Rebecca Peeler
A small group of parents, health care workers and union representatives from Civil Service Employees Associations gathered outside Gov. Andrew Cuomo’s midtown Manhattan officeon Nov. 17 to protest state cuts to facilities that help developmentally disabled people.
The state Office for People with Developmental Disabilities announced in 2013 that four centers will be closed within three years because of budget cuts. These include facilities upstate as well as in Queens and Brooklyn. Advocates are urging Cuomo and state officials to stop the closures and to reinvest in these facilities as well as people who work there.
Among the group of about 14 protesters were Rick and Sandy Williams, who drove three hours from upstate Binghamton. They wore yellow t-shirts emblazoned with a large red stop sign that read “Stop Broome Developmental Center’s Reckless Closure” and “Freeze Unsafe Closures Now Act!” Their 34-year-old son, Ryan, who is blind, and can’t speak, has been living in state-operated home since he was 2. He learned how to walk and feed himself there, his mother said.
“As a taxpayer I’m outraged,” said Rick Williams. “They keep taking and taking services away. It’s part of an agenda and I won’t accept it.”
Sandy Williams said she fears for her son’s well-being because the cutbacks mean not only closed facilities but also the loss of trained staffed members.
Matthew D’Amico, representing the civil service union, said the administration’s strategy to close state-run facilities and their push to place the disabled into non-profit organizations and community homes will severely affect the quality of care. These developmental centers are funded through Medicaid and uprooting residents will not only disrupt their care but will also decrease their access to resources, he said.

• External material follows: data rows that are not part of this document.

<file path="src/rtl/rcfd_pkg.sv">
// Shared types and constants of the remote-receiver frame decoder.
package rcfd_pkg;

  localparam int FRAME_BYTES = 18;
  localparam int STICK_COUNT = 5;
  localparam int POS_W       = $clog2(FRAME_BYTES);
  localparam int VAL_DEPTH   = 19;
  localparam int VAL_AW      = $clog2(VAL_DEPTH);
  localparam int CFG_IDX_W   = 2;

  localparam logic [7:0]  ONLINE_RELOAD   = 8'hFA;
  localparam logic [7:0]  OFFLINE_LIMIT   = 8'h32;
  localparam logic [10:0] OFFSET_RESET    = 11'd1024;
  localparam logic [10:0] DEADZONE_RESET  = 11'd10;

  // operation codes
  localparam logic [1:0] OP_BYTE     = 2'd0;
  localparam logic [1:0] OP_TICK     = 2'd1;
  localparam logic [1:0] OP_ACTIVITY = 2'd2;

  // configuration register indexes
  localparam logic [CFG_IDX_W-1:0] CFG_OFFSET   = 2'd0;
  localparam logic [CFG_IDX_W-1:0] CFG_DEADZONE = 2'd1;

  // result field ids
  localparam logic [4:0] ID_STICK0  = 5'd0;
  localparam logic [4:0] ID_STICK1  = 5'd1;
  localparam logic [4:0] ID_STICK2  = 5'd2;
  localparam logic [4:0] ID_STICK3  = 5'd3;
  localparam logic [4:0] ID_STICK4  = 5'd4;
  localparam logic [4:0] ID_SWITCH0 = 5'd5;
  localparam logic [4:0] ID_SWITCH1 = 5'd6;
  localparam logic [4:0] ID_MOUSE0  = 5'd7;
  localparam logic [4:0] ID_MOUSE1  = 5'd8;
  localparam logic [4:0] ID_MOUSE2  = 5'd9;
  localparam logic [4:0] ID_BUTTON0 = 5'd10;
  localparam logic [4:0] ID_BUTTON1 = 5'd11;
  localparam logic [4:0] ID_KEY     = 5'd12;
  localparam logic [4:0] ID_STATUS  = 5'd13;
  localparam logic [4:0] ID_TIME0   = 5'd14;

  typedef struct packed {
    logic [1:0]  operation;
    logic [7:0]  frame_byte;
    logic        frame_start;
    logic [31:0] time_stamp;
  } in_item_t;

  typedef struct packed {
    logic [4:0]  field_id;
    logic [31:0] field_value;
    logic        link_lost;
    logic [4:0]  active_mask;
    logic        last_of_run;
  } out_item_t;

  // value store access for one cycle
  typedef struct packed {
    logic              we;
    logic [VAL_AW-1:0] waddr;
    logic [31:0]       wdata;
    logic              re;
    logic [VAL_AW-1:0] raddr;
    logic              clr;
  } vm_req_t;

endpackage

</file>
<file path="src/rtl/rc_receiver_frame_decoder_top.sv">
// Top level of the remote-receiver frame decoder: byte buffer, sequencer, output register.
//
//   channel | direction | handshake            | payload
//   in_     | in        | in_valid / in_stall   | in_data  (rcfd_pkg::in_item_t)
//   out_    | out       | out_valid / out_stall | out_data (rcfd_pkg::out_item_t)
//   cfg_    | in        | cfg_valid / cfg_ready | cfg_index, cfg_data
//
// A frame byte that does not end a frame leaves the sequencer idle, so bytes may follow
// every cycle. The last byte reads the other 17 back from the byte buffer, one per cycle,
// then issues 14 results, one per cycle while out_stall is low. An activity check scans
// the sticks, then gives 5 results, each read through the single read port of the value
// store in S_TRD and issued in S_TOUT. No clearing pass after reset: the value store
// clears its valid bits at once. out_stall holds the output register and the issuing
// states; the input is held off whenever the sequencer is not idle.
module rc_receiver_frame_decoder_top (
  input  logic                              clk,
  input  logic                              rst_n,
  input  logic                              in_valid,
  output logic                              in_stall,
  input  rcfd_pkg::in_item_t                in_data,
  output logic                              out_valid,
  input  logic                              out_stall,
  output rcfd_pkg::out_item_t               out_data,
  input  logic                              cfg_valid,
  output logic                              cfg_ready,
  input  logic [rcfd_pkg::CFG_IDX_W-1:0]    cfg_index,
  input  logic [10:0]                       cfg_data
);
  import rcfd_pkg::*;

  typedef enum logic [2:0] {
    S_IDLE, S_LOAD, S_FRAME, S_TICK, S_SCAN, S_TRD, S_TOUT
  } state_t;

  localparam logic [POS_W-1:0] LAST_POS = POS_W'(FRAME_BYTES - 1);

  state_t            state_r;
  logic [4:0]        cnt_r;
  logic [POS_W-1:0]  pos_r;
  logic [7:0]        online_r;
  logic              lost_r;
  logic [4:0]        act_r;
  logic [31:0]       ts_r;
  logic [10:0]       offset_r;
  logic [10:0]       deadzone_r;
  logic              out_valid_r;
  out_item_t         out_data_r;

  logic [7:0]        bmem [FRAME_BYTES];
  logic [7:0]        bmem_q_r;
  logic [7:0]        fr_r [FRAME_BYTES];

  logic              in_acc;
  logic              slot_free;
  logic              out_load;
  logic [POS_W-1:0]  pos_eff;
  logic              tick_clear;
  logic [10:0]       raw11;
  logic [15:0]       stick_diff;
  logic [31:0]       frame_val;
  logic [15:0]       stick_v;
  logic [16:0]       stick_mag;
  logic              stick_act;
  logic [2:0]        scan_idx;
  logic [31:0]       vm_rd;
  vm_req_t           vm_req;

  assign in_stall  = (state_r != S_IDLE);
  assign in_acc    = in_valid && !in_stall;
  assign slot_free = !out_valid_r || !out_stall;
  // a result is loaded into the output register this cycle
  assign out_load  = slot_free &&
                     (state_r == S_FRAME || state_r == S_TICK || state_r == S_TOUT);
  assign pos_eff   = in_data.frame_start ? '0 : pos_r;
  assign tick_clear = (online_r <= OFFLINE_LIMIT);
  assign cfg_ready = 1'b1;
  assign out_valid = out_valid_r;
  assign out_data  = out_data_r;

  // byte buffer
  always_ff @(posedge clk) begin
    if (in_acc && in_data.operation == OP_BYTE) begin
      bmem[pos_eff] <= in_data.frame_byte;
    end
    if (state_r == S_LOAD && cnt_r[POS_W-1:0] != LAST_POS) begin
      bmem_q_r <= bmem[cnt_r[POS_W-1:0]];
    end
  end

  // raw stick channel for the field being issued
  always_comb begin
    raw11 = '0;
    unique case (cnt_r)
      ID_STICK0: raw11 = {fr_r[1][2:0], fr_r[0]};
      ID_STICK1: raw11 = {fr_r[2][5:0], fr_r[1][7:3]};
      ID_STICK2: raw11 = {fr_r[4][0], fr_r[3], fr_r[2][7:6]};
      ID_STICK3: raw11 = {fr_r[5][3:0], fr_r[4][7:1]};
      ID_STICK4: raw11 = {fr_r[17][2:0], fr_r[16]};
      default:   raw11 = '0;
    endcase
  end

  assign stick_diff = {5'b0, raw11} - {5'b0, offset_r};

  always_comb begin
    frame_val = '0;
    unique case (cnt_r)
      ID_STICK0, ID_STICK1, ID_STICK2, ID_STICK3, ID_STICK4:
                  frame_val = {16'b0, stick_diff};
      ID_SWITCH0: frame_val = {30'b0, fr_r[5][7:6]};
      ID_SWITCH1: frame_val = {30'b0, fr_r[5][5:4]};
      ID_MOUSE0:  frame_val = {16'b0, fr_r[7], fr_r[6]};
      ID_MOUSE1:  frame_val = {16'b0, fr_r[9], fr_r[8]};
      ID_MOUSE2:  frame_val = {16'b0, fr_r[11], fr_r[10]};
      ID_BUTTON0: frame_val = {24'b0, fr_r[12]};
      ID_BUTTON1: frame_val = {24'b0, fr_r[13]};
      ID_KEY:     frame_val = {16'b0, fr_r[15], fr_r[14]};
      ID_STATUS:  frame_val = {24'b0, online_r};
      default:    frame_val = '0;
    endcase
  end

  // stick magnitude against the deadzone, on data read in the previous cycle
  assign stick_v   = vm_rd[15:0];
  assign stick_mag = stick_v[15] ? (17'h10000 - {1'b0, stick_v}) : {1'b0, stick_v};
  assign stick_act = (stick_mag >= {6'b0, deadzone_r});
  assign scan_idx  = 3'(cnt_r - 5'd1);

  always_comb begin
    vm_req = '0;
    unique case (state_r)
      S_IDLE: begin
        vm_req.clr = in_acc && in_data.operation == OP_TICK && tick_clear;
      end
      S_FRAME: begin
        if (slot_free && cnt_r <= ID_KEY) begin
          vm_req.we    = 1'b1;
          vm_req.waddr = cnt_r;
          vm_req.wdata = frame_val;
        end
      end
      S_SCAN: begin
        if (cnt_r < 5'(STICK_COUNT)) begin
          vm_req.re    = 1'b1;
          vm_req.raddr = cnt_r;
        end
        if (cnt_r != 5'd0 && stick_act) begin
          vm_req.we    = 1'b1;
          vm_req.waddr = ID_TIME0 + cnt_r - 5'd1;
          vm_req.wdata = ts_r;
        end
      end
      S_TRD: begin
        vm_req.re    = 1'b1;
        vm_req.raddr = ID_TIME0 + cnt_r;
      end
      default: vm_req = '0;
    endcase
  end

  rcfd_valmem u_valmem (
    .clk     (clk),
    .rst_n   (rst_n),
    .req     (vm_req),
    .rd_data (vm_rd)
  );

  // configuration
  always_ff @(posedge clk) begin
    if (!rst_n) begin
      offset_r   <= OFFSET_RESET;
      deadzone_r <= DEADZONE_RESET;
    end else if (cfg_valid && cfg_ready) begin
      unique case (cfg_index)
        CFG_OFFSET:   offset_r   <= cfg_data;
        CFG_DEADZONE: deadzone_r <= cfg_data;
        default: ;
      endcase
    end
  end

  // unpack register, filled from the byte buffer read-back and, for the last byte, from the input
  always_ff @(posedge clk) begin
    if (in_acc && in_data.operation == OP_BYTE && pos_eff == LAST_POS) begin
      fr_r[FRAME_BYTES-1] <= in_data.frame_byte;
    end
    if (state_r == S_LOAD && cnt_r != 5'd0) begin
      fr_r[POS_W'(cnt_r - 5'd1)] <= bmem_q_r;
    end
  end

  // sequencer and output register
  always_ff @(posedge clk) begin
    if (!rst_n) begin
      state_r     <= S_IDLE;
      cnt_r       <= '0;
      pos_r       <= '0;
      online_r    <= ONLINE_RELOAD;
      lost_r      <= 1'b1;
      act_r       <= '0;
      out_valid_r <= 1'b0;
    end else begin
      if (!out_load && !out_stall) begin
        out_valid_r <= 1'b0;
      end
      unique case (state_r)
        S_IDLE: begin
          if (in_acc) begin
            cnt_r <= '0;
            priority case (in_data.operation)
              OP_BYTE: begin
                if (pos_eff == LAST_POS) begin
                  pos_r    <= '0;
                  online_r <= ONLINE_RELOAD;
                  lost_r   <= 1'b0;
                  state_r  <= S_LOAD;
                end else begin
                  pos_r <= pos_eff + 1'b1;
                end
              end
              OP_TICK: begin
                if (tick_clear) begin
                  online_r <= '0;
                  lost_r   <= 1'b1;
                  act_r    <= '0;
                end else begin
                  online_r <= online_r - 8'd1;
                end
                state_r <= S_TICK;
              end
              OP_ACTIVITY: begin
                ts_r    <= in_data.time_stamp;
                state_r <= S_SCAN;
              end
              default: ;
            endcase
          end
        end
        S_LOAD: begin
          if (cnt_r[POS_W-1:0] == LAST_POS) begin
            cnt_r   <= '0;
            state_r <= S_FRAME;
          end else begin
            cnt_r <= cnt_r + 5'd1;
          end
        end
        S_FRAME: begin
          if (slot_free) begin
            out_valid_r             <= 1'b1;
            out_data_r.field_id     <= cnt_r;
            out_data_r.field_value  <= frame_val;
            out_data_r.link_lost    <= lost_r;
            out_data_r.active_mask  <= act_r;
            out_data_r.last_of_run  <= (cnt_r == ID_STATUS);
            if (cnt_r == ID_STATUS) begin
              state_r <= S_IDLE;
            end else begin
              cnt_r <= cnt_r + 5'd1;
            end
          end
        end
        S_TICK: begin
          if (slot_free) begin
            out_valid_r             <= 1'b1;
            out_data_r.field_id     <= ID_STATUS;
            out_data_r.field_value  <= {24'b0, online_r};
            out_data_r.link_lost    <= lost_r;
            out_data_r.active_mask  <= act_r;
            out_data_r.last_of_run  <= 1'b1;
            state_r                 <= S_IDLE;
          end
        end
        S_SCAN: begin
          if (cnt_r != 5'd0) begin
            act_r[scan_idx] <= stick_act;
          end
          if (cnt_r == 5'(STICK_COUNT)) begin
            cnt_r   <= '0;
            state_r <= S_TRD;
          end else begin
            cnt_r <= cnt_r + 5'd1;
          end
        end
        S_TRD: begin
          state_r <= S_TOUT;
        end
        S_TOUT: begin
          if (slot_free) begin
            out_valid_r             <= 1'b1;
            out_data_r.field_id     <= ID_TIME0 + cnt_r;
            out_data_r.field_value  <= vm_rd;
            out_data_r.link_lost    <= lost_r;
            out_data_r.active_mask  <= act_r;
            out_data_r.last_of_run  <= (cnt_r == 5'(STICK_COUNT - 1));
            if (cnt_r == 5'(STICK_COUNT - 1)) begin
              state_r <= S_IDLE;
            end else begin
              cnt_r   <= cnt_r + 5'd1;
              state_r <= S_TRD;
            end
          end
        end
        default: state_r <= S_IDLE;
      endcase
    end
  end

endmodule

</file>
<file path="src/rtl/rcfd_valmem.sv">
// Value store: decoded fields and stick active times, with per-entry valid bits.
module rcfd_valmem (
  input  logic             clk,
  input  logic             rst_n,
  input  rcfd_pkg::vm_req_t req,
  output logic [31:0]      rd_data
);
  import rcfd_pkg::*;

  logic [31:0]          mem [VAL_DEPTH];
  logic [VAL_DEPTH-1:0] valid_r;
  logic [31:0]          rd_q_r;
  logic                 rd_ok_r;

  // the sequencer never reads and writes one entry in the same cycle
  always_ff @(posedge clk) begin
    if (req.we) begin
      mem[req.waddr] <= req.wdata;
    end
    if (req.re) begin
      rd_q_r <= mem[req.raddr];
    end
  end

  always_ff @(posedge clk) begin
    if (!rst_n || req.clr) begin
      valid_r <= '0;
    end else if (req.we) begin
      valid_r[req.waddr] <= 1'b1;
    end
  end

  always_ff @(posedge clk) begin
    if (!rst_n) begin
      rd_ok_r <= 1'b0;
    end else if (req.re) begin
      rd_ok_r <= valid_r[req.raddr];
    end
  end

  // an entry not written since reset or the last clear reads as zero
  assign rd_data = rd_ok_r ? rd_q_r : '0;

endmodule

</file>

“These care takers work in dangerous environments,” said D’Amico. “They take care of the hardest to handle.”
“It takes a very special person to take care of these people,” said Jamagne King, a caregiver for almost 20 years who works at the Bernard Fineson Center in Queens which is scheduled to close in 2017. She doesn’t know where patients and workers will go.
Another parent, Tony Cosentino, 73, of Brooklyn, said he was worried about his son John, 51, who has been under the care of Brooklyn Developmental Center for 37 years. John Cosentino is autistic, nonverbal, blind in his left eye and intellectually developmentally disabled. Cosentino said his son needs to wear a helmet and gloves in order to prevent self injuries. The center, with 23 patients, is scheduled to close at the end of the year.

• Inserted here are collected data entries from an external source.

$ cat config.mk
export PLATFORM = sky130hd
export DESIGN_NAME = lifo_stack_with_search_unit
export DESIGN_NICKNAME = d
export VERILOG_FILES = /design/src/hw/rtl/lss_pkg.sv /design/src/hw/rtl/lss_front.sv /design/src/hw/rtl/lss_queue.sv /design/src/hw/rtl/lss_back.sv /design/src/hw/rtl/lifo_stack_with_search_unit.sv
export SDC_FILE = /design/constraint.sdc
export NUM_CORES = 1
export LEC_CHECK = 0
export BUFFER_PORTS_ARGS = -buffer_cell sky130_fd_sc_hd__buf_4
export CORE_MARGIN = 8
export CORE_UTILIZATION = 51
export CTS_CLUSTER_SIZE = 16
export DETAILED_ROUTE_END_ITERATION = 10
export PLACE_DENSITY = 0.71
export SKIP_CTS_REPAIR_TIMING = 1
export SYNTH_ARGS = -nofsm -noshare
export SYNTH_HDL_FRONTEND = slang
export SYNTH_SLANG_ARGS = --single-unit
$ cat constraint.sdc
create_clock -name clk -period 6.9 [get_ports clk]
set_input_delay 1.035 -clock clk [delete_from_list [all_inputs] [get_ports clk]]
set_output_delay 1.035 -clock clk [all_outputs]
set_load 0.1 [all_outputs]
$ cat src/hw/rtl/lss_pkg.sv
`timescale 1ns / 1ps
package lss_pkg;

	// stack geometry
	localparam int DEPTH  = 16;
	localparam int IDX_W  = (DEPTH > 1) ? $clog2(DEPTH) : 1;
	localparam int FILL_W = 5;
	localparam int WORD_W = 32;

	// command queue between front and back
	localparam int QUEUE_DEPTH = 2;
	localparam int QPTR_W      = (QUEUE_DEPTH > 1) ? $clog2(QUEUE_DEPTH) : 1;
	localparam int QCNT_W      = $clog2(QUEUE_DEPTH + 1);

	// stream widths
	localparam int CMD_W     = 2;
	localparam int STATUS_W  = 3;
	localparam int S_TDATA_W = 40;
	localparam int M_TDATA_W = 48;
	localparam int M_TUSER_W = STATUS_W;

	// command codes
	localparam logic [CMD_W-1:0] CMD_PUSH   = 2'd0;
	localparam logic [CMD_W-1:0] CMD_POP    = 2'd1;
	localparam logic [CMD_W-1:0] CMD_SEARCH = 2'd2;
	localparam logic [CMD_W-1:0] CMD_NOP    = 2'd3;

	// result status codes
	localparam logic [STATUS_W-1:0] RS_PUSHED = 3'd0;
	localparam logic [STATUS_W-1:0] RS_FULL   = 3'd1;
	localparam logic [STATUS_W-1:0] RS_POPPED = 3'd2;
	localparam logic [STATUS_W-1:0] RS_EMPTY  = 3'd3;
	localparam logic [STATUS_W-1:0] RS_MATCH  = 3'd4;
	localparam logic [STATUS_W-1:0] RS_DONE   = 3'd5;

	typedef struct packed {
		logic [CMD_W-1:0]  op;
		logic [WORD_W-1:0] value;
	} cmd_item_t;

endpackage

$ cat src/hw/rtl/lss_front.sv
`timescale 1ns / 1ps
module lss_front (
	input  logic                          clk,
	input  logic                          arst_n,
	input  logic                          s_tvalid,
	output logic                          s_tready,
	input  logic [lss_pkg::S_TDATA_W-1:0] s_tdata,   // cmd[1:0], data_value[33:2], zero pad
	output logic                          q_wr_valid,
	input  logic                          q_wr_ready,
	output lss_pkg::cmd_item_t            q_wr_item
);

	logic                      valid_s1;
	lss_pkg::cmd_item_t        item_s1;
	logic [lss_pkg::CMD_W-1:0] cmd;

	assign cmd        = s_tdata[lss_pkg::CMD_W-1:0];
	assign s_tready   = !valid_s1 || q_wr_ready;
	assign q_wr_valid = valid_s1;
	assign q_wr_item  = item_s1;

	// unused command code is dropped here and never reaches the back
	always_ff @(posedge clk or negedge arst_n) begin
		if (!arst_n) begin
			valid_s1 <= 1'b0;
		end else if (s_tvalid && s_tready) begin
			valid_s1 <= (cmd != lss_pkg::CMD_NOP);
		end else if (q_wr_ready) begin
			valid_s1 <= 1'b0;
		end
	end

	always_ff @(posedge clk) begin
		if (s_tvalid && s_tready) begin
			item_s1.op    <= cmd;
			item_s1.value <= s_tdata[lss_pkg::CMD_W +: lss_pkg::WORD_W];
		end
	end

endmodule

A mother from White Plains, Mary Duntin, in her early 60s, said the cuts have meant closure of workshops for the developmentally disabled that gave her 24-year-old son an opportunity to learn a skill where he could work for a small pension. Her son has been diagnosed with post traumatic stress disorder, autism, Down syndrome and has severe food allergies.
“There’s no care,” she said. Disabled people like her son are “being treated like merchandise.”

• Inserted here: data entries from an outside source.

--- src/rtl/core/rbb_col_cell.sv ---
// one window column cell: holds a column sum, count and center, shifts to its neighbor
`timescale 1ns / 1ps

module rbb_col_cell (
  input  logic                clk_i,
  input  logic                rst_ni,
  input  rbb_pkg::cell_ctrl_t ctrl_i,
  input  rbb_pkg::col_t       col_i,
  output rbb_pkg::col_t       col_o
);

  rbb_pkg::col_t col_q;

  always_ff @(posedge clk_i or negedge rst_ni) begin
    if (!rst_ni) begin
      col_q <= '0;
    end else if (ctrl_i.clear) begin
      col_q <= '0;
    end else if (ctrl_i.shift) begin
      col_q <= col_i;
    end
  end

  assign col_o = col_q;

endmodule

Others at the protest said that families would not be the only ones affect by the closure. Jacque Williams-Matthews works as the union’s treasurer and as a health care provider. She said that shutting down these facilities can be dangerous to the community because some of these patients have a violent history.
“Some people are not equipped to live outside these centers,” she said. “Some of them are sex offenders and now they are out in community dispersed in neighborhoods or in jail.”
But for the parents, the real victims are their children. People with disabilities “are the most venerable people,” said Sandy Williams. “Our son would die. State-operated centers save lives.”